Gros considers various kinds of walks beginning with the ultimate walk, the pilgrimage, the walk that symbolizes our journey through life. Pilgrims embark to bear witness to and deepen their faith, and sometimes to expiate their sins. Over a couple of chapters he considers some of the most significant pilgrimage routes in various parts of the world. Then he turns to the Cynics, whose walks are a kind of protest against all the conventions of human society.

At the opposite end of walking is the stroll, probably describing the kind of walks that are part of my daily routine (as well as the philosopher Kant–although don’t set your clocks by mine!). Then there are the promenades in public gardens and the flaneurs, strolling and stopping to gaze at the crowds and the scene. That might describe our teen years at the local shopping mall!

Gros breaks up his musings on walking with vignettes on philosophers who walked. Most fascinating, and perhaps the most disturbing was Nietzsche, who walked to relieve his terrible headaches, who composed some of his greatest works while walking, and whose physical and mental decline corresponded with an eventual paralysis that ended his walks, his work, and his life. We meet the poet Rimbaud whose walking led to a swelled knee requiring amputation, which led to his death. We trace the passage from morning to night in Rousseau’s life, from the exaltation of his youth evident in Confessions, to the increasing solitude of his middle years when he identified himself as homo viator, and finally the last walks in the evening of life around Paris, when he wrote Reveries.
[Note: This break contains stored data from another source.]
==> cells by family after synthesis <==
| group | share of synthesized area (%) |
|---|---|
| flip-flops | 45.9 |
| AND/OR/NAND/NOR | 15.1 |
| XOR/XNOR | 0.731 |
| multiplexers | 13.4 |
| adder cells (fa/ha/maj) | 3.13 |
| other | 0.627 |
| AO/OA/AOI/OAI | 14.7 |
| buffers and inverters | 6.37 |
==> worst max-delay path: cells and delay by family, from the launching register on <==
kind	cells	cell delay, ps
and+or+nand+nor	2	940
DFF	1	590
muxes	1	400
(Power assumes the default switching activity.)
`src/rtl/exec_sequencer_pkg.sv`:
```
// exec_sequencer_pkg
//   Shared definitions for the instruction sequencer and the external ALU:
//   sequencer state encoding and the 3-bit ALU select codes.
package exec_sequencer_pkg;

  typedef enum logic [1:0] {
    ST_IDLE  = 2'd0,
    ST_READ  = 2'd1,
    ST_EXEC  = 2'd2,
    ST_WRITE = 2'd3
  } seq_state_e;

  typedef enum logic [2:0] {
    OP_ADD = 3'd0,
    OP_SUB = 3'd1,
    OP_AND = 3'd2,
    OP_OR  = 3'd3,
    OP_NOT = 3'd4,
    OP_XOR = 3'd5,
    OP_SHL = 3'd6
  } alu_op_e;

  localparam int DATA_W = 8;

endpackage

```
`src/rtl/exec_sequencer_regfile.sv`:
```
// regfile
//   2**REG_ADDR_W x 8-bit register file.
//   Ports:
//     clk, rst            clock, synchronous active-high reset (clears all)
//     we, waddr, wdata    single synchronous write port
//     raddr_a / rdata_a   combinational read port A
//     raddr_b / rdata_b   combinational read port B
//     dbg_sel / dbg_data  combinational debug read port
module regfile
  import exec_sequencer_pkg::*;
#(
  parameter int REG_ADDR_W = 2
) (
  input  logic                  clk,
  input  logic                  rst,
  input  logic                  we,
  input  logic [REG_ADDR_W-1:0] waddr,
  input  logic [DATA_W-1:0]     wdata,
  input  logic [REG_ADDR_W-1:0] raddr_a,
  output logic [DATA_W-1:0]     rdata_a,
  input  logic [REG_ADDR_W-1:0] raddr_b,
  output logic [DATA_W-1:0]     rdata_b,
  input  logic [REG_ADDR_W-1:0] dbg_sel,
  output logic [DATA_W-1:0]     dbg_data
);

  localparam int NUM_REGS = 1 << REG_ADDR_W;

  logic [NUM_REGS-1:0][DATA_W-1:0] regs;

  always_ff @(posedge clk) begin
    if (rst) begin
      regs <= '0;
    end else if (we) begin
      regs[waddr] <= wdata;
    end
  end

  assign rdata_a  = regs[raddr_a];
  assign rdata_b  = regs[raddr_b];
  assign dbg_data = regs[dbg_sel];

endmodule

```
`src/rtl/exec_sequencer.sv`:
```
// exec_sequencer
//   Four-phase (IDLE/READ/EXEC/WRITE) instruction sequencer driving an
//   external combinational ALU and owning a small register file.
//   Ports:
//     clk, rst                 clock, synchronous active-high reset
//     in_valid / in_ready      instruction handshake (ready only in IDLE)
//     in_op, in_rd, in_rs,     instruction fields, captured on acceptance
//     in_rt, in_use_imm, in_imm
//     alu_a, alu_b, alu_s      registered ALU operands/select (set end of READ)
//     alu_out                  ALU result, captured at end of EXEC
//     done, result             one-cycle completion pulse and written value
//     zero                     sticky: last written result was zero
//     dbg_sel / dbg_data       combinational register-file peek
module exec_sequencer
  import exec_sequencer_pkg::*;
#(
  parameter int REG_ADDR_W = 2
) (
  input  logic                  clk,
  input  logic                  rst,
  input  logic                  in_valid,
  output logic                  in_ready,
  input  logic [2:0]            in_op,
  input  logic [REG_ADDR_W-1:0] in_rd,
  input  logic [REG_ADDR_W-1:0] in_rs,
  input  logic [REG_ADDR_W-1:0] in_rt,
  input  logic                  in_use_imm,
  input  logic [7:0]            in_imm,
  output logic [7:0]            alu_a,
  output logic [7:0]            alu_b,
  output logic [2:0]            alu_s,
  input  logic [7:0]            alu_out,
  output logic                  done,
  output logic [7:0]            result,
  output logic                  zero,
  input  logic [REG_ADDR_W-1:0] dbg_sel,
  output logic [7:0]            dbg_data
);

  seq_state_e            state;
  logic [2:0]            op_q;
  logic [REG_ADDR_W-1:0] rd_q, rs_q, rt_q;
  logic                  use_imm_q;
  logic [7:0]            imm_q;
  logic [7:0]            rdata_a, rdata_b;
  logic                  rf_we;

  // Gate the write with rst so a reset landing in WRITE aborts the store.
  assign rf_we    = (state == ST_WRITE) && !rst;
  assign in_ready = (state == ST_IDLE);

  regfile #(.REG_ADDR_W(REG_ADDR_W)) u_rf (
    .clk      (clk),
    .rst      (rst),
    .we       (rf_we),
    .waddr    (rd_q),
    .wdata    (result),
    .raddr_a  (rs_q),
    .rdata_a  (rdata_a),
    .raddr_b  (rt_q),
    .rdata_b  (rdata_b),
    .dbg_sel  (dbg_sel),
    .dbg_data (dbg_data)
  );

  always_ff @(posedge clk) begin
    if (rst) begin
      state     <= ST_IDLE;
      op_q      <= '0;
      rd_q      <= '0;
      rs_q      <= '0;
      rt_q      <= '0;
      use_imm_q <= 1'b0;
      imm_q     <= '0;
      alu_a     <= '0;
      alu_b     <= '0;
      alu_s     <= '0;
      result    <= '0;
      done      <= 1'b0;
      zero      <= 1'b1;
    end else begin
      done <= 1'b0;
      case (state)
        ST_IDLE: begin
          if (in_valid) begin
            op_q      <= in_op;
            rd_q      <= in_rd;
            rs_q      <= in_rs;
            rt_q      <= in_rt;
            use_imm_q <= in_use_imm;
            imm_q     <= in_imm;
            state     <= ST_READ;
          end
        end
        ST_READ: begin
          alu_a <= rdata_a;
          alu_b <= use_imm_q ? imm_q : rdata_b;
          alu_s <= op_q;
          state <= ST_EXEC;
        end
        ST_EXEC: begin
          // Result, flag and pulse all become visible for the WRITE cycle.
          result <= alu_out;
          zero   <= (alu_out == 8'd0);
          done   <= 1'b1;
          state  <= ST_WRITE;
        end
        ST_WRITE: begin
          state <= ST_IDLE;
        end
        default: state <= ST_IDLE;
      endcase
    end
  end

endmodule
```
$ cat src/rtl/sweep_settle_timer.sv
// Down-counter that gives the logic block under sweep time to settle on each vector.
module sweep_settle_timer
    import logic_sweep_pkg::*;
(
    input  logic             clk,
    input  logic             rst_n,
    input  logic             load,
    input  logic [CNT_W-1:0] load_val,
    input  logic             tick,
    output logic             expire
);

    logic [CNT_W-1:0] count;

    always_ff @(posedge clk or negedge rst_n) begin
        if (!rst_n) begin
            count <= '0;
        end else if (load) begin
            count <= load_val;
        end else if (tick && count != '0) begin
            count <= count - 1'b1;
        end
    end

    // Expiry is flagged on the last settle cycle so the FSM leaves DRIVE on time.
    assign expire = (count == CNT_W'(1));

endmodule

$ cat src/rtl/logic_sweep_ctrl.sv
// Sweeps all 16 input vectors of a 4-input logic block and compares against a golden table.
// Optional SWEEP_STOP_ON_FAIL_EN: end the sweep on the first mismatching vector.
module logic_sweep_ctrl
    import logic_sweep_pkg::*;
#(
    parameter int SETTLE_CYCLES = 1
)
(
    input  logic                   clk,
    input  logic                   rst_n,
    input  logic                   start,
    input  logic [NUM_VECTORS-1:0] expected,
    input  logic                   dut_o,
    output logic [IDX_W-1:0]       dut_in,
    output logic                   busy,
    output logic                   done,
    output logic                   pass,
    output logic [NUM_VECTORS-1:0] captured,
    output logic [FAIL_W-1:0]      fail_count,
    output logic [IDX_W-1:0]       first_fail_idx,
    output logic [1:0]             dbg_state
);

    localparam logic [CNT_W-1:0]  SETTLE_LOAD = CNT_W'(SETTLE_CYCLES);
    localparam logic [IDX_W-1:0]  LAST_IDX    = IDX_W'(NUM_VECTORS - 1);
    localparam logic [FAIL_W-1:0] FAIL_MAX    = FAIL_W'(NUM_VECTORS);

    sweep_state_t           state;
    logic [IDX_W-1:0]       idx;
    logic [NUM_VECTORS-1:0] exp_latched;

    logic                   accept;
    logic                   mismatch;
    logic                   stop;
    logic [FAIL_W-1:0]      fail_next;
    logic                   timer_load;
    logic                   expire;

    // Handshake: start is a request sampled only while busy=0 (IDLE or DONE);
    // while busy=1 it is ignored, so no ready signal is needed.
    assign accept    = (state == IDLE || state == DONE) && start;
    assign mismatch  = (dut_o != exp_latched[idx]);
    assign fail_next = (mismatch && fail_count < FAIL_MAX) ? fail_count + 1'b1 : fail_count;

`ifdef SWEEP_STOP_ON_FAIL_EN
    assign stop = (idx == LAST_IDX) || mismatch;
`else
    assign stop = (idx == LAST_IDX);
`endif

    assign timer_load = accept || (state == SAMPLE && !stop);

    sweep_settle_timer u_settle_timer (
        .clk      (clk),
        .rst_n    (rst_n),
        .load     (timer_load),
        .load_val (SETTLE_LOAD),
        .tick     (state == DRIVE),
        .expire   (expire)
    );

    assign dut_in    = idx;
    assign dbg_state = state;

    always_ff @(posedge clk or negedge rst_n) begin
        if (!rst_n) begin
            state          <= IDLE;
            idx            <= '0;
            exp_latched    <= '0;
            captured       <= '0;
            fail_count     <= '0;
            first_fail_idx <= '0;
            busy           <= 1'b0;
            done           <= 1'b0;
            pass           <= 1'b0;
        end else begin
            case (state)
                IDLE, DONE: begin
                    if (start) begin
                        exp_latched    <= expected;
                        captured       <= '0;
                        fail_count     <= '0;
                        first_fail_idx <= '0;
                        idx            <= '0;
                        busy           <= 1'b1;
                        done           <= 1'b0;
                        pass           <= 1'b0;
                        state          <= DRIVE;
                    end
                end
                DRIVE: begin
                    if (expire) begin
                        state <= SAMPLE;
                    end
                end
                SAMPLE: begin
                    captured[idx] <= dut_o;
                    fail_count    <= fail_next;
                    if (mismatch && fail_count == '0) begin
                        first_fail_idx <= idx;
                    end
                    if (stop) begin
                        busy  <= 1'b0;
                        done  <= 1'b1;
                        pass  <= (fail_next == '0);
                        state <= DONE;
                    end else begin
                        idx   <= idx + 1'b1;
                        state <= DRIVE;
                    end
                end
                default: state <= IDLE;
            endcase
        end
    end

endmodule
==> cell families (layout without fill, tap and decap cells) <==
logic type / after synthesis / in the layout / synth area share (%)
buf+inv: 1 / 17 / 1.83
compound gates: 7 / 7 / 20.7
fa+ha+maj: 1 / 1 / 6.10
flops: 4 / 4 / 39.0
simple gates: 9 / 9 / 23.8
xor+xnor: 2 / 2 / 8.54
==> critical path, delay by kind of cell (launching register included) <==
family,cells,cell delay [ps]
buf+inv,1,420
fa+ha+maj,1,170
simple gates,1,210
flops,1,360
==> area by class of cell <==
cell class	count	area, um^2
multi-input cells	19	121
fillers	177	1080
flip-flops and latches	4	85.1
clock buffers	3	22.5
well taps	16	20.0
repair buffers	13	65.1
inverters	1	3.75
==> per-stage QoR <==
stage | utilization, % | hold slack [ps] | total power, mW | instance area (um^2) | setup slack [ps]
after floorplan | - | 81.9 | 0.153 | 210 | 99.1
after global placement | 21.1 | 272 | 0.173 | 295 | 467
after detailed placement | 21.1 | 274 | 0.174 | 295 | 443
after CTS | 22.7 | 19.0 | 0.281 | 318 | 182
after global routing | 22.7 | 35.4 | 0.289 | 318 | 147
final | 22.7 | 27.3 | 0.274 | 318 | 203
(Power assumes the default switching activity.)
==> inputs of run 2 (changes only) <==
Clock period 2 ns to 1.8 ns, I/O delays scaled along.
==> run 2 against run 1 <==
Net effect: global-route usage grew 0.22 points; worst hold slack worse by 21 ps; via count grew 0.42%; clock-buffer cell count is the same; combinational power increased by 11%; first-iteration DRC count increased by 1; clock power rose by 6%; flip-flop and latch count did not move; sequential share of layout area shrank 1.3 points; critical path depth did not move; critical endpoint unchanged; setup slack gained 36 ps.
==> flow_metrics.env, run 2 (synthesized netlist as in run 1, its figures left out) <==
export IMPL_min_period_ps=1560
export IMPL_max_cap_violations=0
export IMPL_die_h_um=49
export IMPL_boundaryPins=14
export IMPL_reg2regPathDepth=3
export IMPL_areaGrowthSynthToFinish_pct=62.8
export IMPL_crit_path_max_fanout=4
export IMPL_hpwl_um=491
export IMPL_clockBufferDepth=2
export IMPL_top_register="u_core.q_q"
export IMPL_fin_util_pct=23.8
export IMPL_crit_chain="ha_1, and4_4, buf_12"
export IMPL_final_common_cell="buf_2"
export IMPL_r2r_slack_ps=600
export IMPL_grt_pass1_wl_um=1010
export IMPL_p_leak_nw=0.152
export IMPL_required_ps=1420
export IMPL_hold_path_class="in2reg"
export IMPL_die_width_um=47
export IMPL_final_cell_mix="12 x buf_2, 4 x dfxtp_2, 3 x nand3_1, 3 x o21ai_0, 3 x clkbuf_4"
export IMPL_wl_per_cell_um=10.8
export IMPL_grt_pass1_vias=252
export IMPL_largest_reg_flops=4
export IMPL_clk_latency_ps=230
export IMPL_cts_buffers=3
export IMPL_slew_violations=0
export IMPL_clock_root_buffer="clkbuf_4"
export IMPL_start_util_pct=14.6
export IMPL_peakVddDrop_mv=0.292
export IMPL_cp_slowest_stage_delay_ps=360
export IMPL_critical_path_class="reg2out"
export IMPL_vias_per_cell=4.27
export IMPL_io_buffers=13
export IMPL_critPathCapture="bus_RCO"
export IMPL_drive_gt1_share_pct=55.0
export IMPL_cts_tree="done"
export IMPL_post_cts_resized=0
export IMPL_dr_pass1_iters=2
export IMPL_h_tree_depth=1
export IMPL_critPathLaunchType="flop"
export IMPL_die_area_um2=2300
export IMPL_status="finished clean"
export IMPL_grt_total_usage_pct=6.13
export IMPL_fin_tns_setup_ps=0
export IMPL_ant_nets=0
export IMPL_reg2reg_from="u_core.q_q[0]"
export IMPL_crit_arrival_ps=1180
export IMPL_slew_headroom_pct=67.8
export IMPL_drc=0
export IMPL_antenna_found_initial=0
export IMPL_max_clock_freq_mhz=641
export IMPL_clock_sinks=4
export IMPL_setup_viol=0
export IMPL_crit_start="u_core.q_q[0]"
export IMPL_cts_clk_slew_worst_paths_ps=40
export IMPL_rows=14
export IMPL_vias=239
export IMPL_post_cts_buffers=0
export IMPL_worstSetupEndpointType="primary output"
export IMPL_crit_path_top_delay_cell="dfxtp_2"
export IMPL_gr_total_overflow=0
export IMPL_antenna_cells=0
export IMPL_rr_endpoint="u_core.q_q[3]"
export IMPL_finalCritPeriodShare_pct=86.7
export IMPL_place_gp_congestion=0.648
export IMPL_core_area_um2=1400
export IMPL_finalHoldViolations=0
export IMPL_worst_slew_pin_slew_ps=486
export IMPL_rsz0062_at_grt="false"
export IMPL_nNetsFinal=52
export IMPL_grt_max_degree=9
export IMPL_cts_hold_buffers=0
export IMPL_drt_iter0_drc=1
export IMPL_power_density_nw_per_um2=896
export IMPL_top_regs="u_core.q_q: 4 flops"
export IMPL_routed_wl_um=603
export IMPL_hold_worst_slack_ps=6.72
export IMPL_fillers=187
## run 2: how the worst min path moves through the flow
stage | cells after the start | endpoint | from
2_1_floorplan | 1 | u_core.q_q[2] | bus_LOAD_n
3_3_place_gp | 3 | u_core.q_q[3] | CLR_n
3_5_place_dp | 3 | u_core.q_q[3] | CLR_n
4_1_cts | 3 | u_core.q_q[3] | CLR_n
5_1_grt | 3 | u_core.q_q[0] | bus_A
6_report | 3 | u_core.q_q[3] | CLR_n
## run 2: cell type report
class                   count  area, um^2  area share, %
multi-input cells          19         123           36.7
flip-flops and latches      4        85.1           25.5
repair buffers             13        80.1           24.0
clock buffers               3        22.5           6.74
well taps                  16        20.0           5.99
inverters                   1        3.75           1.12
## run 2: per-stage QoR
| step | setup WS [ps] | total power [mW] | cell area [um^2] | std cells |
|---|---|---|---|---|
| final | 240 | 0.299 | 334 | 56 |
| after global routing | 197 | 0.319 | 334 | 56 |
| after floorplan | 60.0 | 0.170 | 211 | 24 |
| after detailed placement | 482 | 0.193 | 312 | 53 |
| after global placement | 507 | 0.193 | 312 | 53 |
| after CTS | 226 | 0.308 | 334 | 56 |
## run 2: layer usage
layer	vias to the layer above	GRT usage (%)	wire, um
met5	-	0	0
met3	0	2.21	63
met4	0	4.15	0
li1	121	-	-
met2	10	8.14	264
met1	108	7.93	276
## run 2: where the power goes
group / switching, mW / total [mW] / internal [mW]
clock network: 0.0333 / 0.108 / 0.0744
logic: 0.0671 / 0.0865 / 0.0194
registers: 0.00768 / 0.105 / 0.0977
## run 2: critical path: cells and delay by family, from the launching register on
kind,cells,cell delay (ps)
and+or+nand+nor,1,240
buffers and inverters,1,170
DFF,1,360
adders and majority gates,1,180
Thoreau’s writings are filled with his walks. We meet the melancholy Nerval who in the end hangs himself. Perhaps the great contrast to so many of these is Kant who loved his work and his table and adhered to a disciplined schedule people could set their clocks by. Gros contends that the monotony of bodily effort liberated the mind, that the regularity of walking fueled the steady and massive output of thought, and its inescapability reflected a will working steadily toward the arrival at an end. Most inspiring, perhaps was his account of Gandhi, who walked and marched throughout his life, a picture of simply keeping going.

It was fascinating how important walking was to the work of these philosophers. Yet walking was far from a panacea it seems–in some cases like Rimbaud, a contributing factor to his death. I wonder if there was something in walking, and this is apparent in Thoreau and Gandhi, of life stripped to its essentials, its marrow. I wonder if we also walk in an awareness of the shadow of death, walking while we can in the awareness of the coming day when we will be unable.

Frédéric Gros has given us a book filled with reflections of why we walk, stroll, go for hikes, embark on pilgrimages. He invites us to not leave our walking unexamined but to live in awareness of this elemental practice capable of giving us joy, wonder, clear minds, and awareness of our nature and destiny.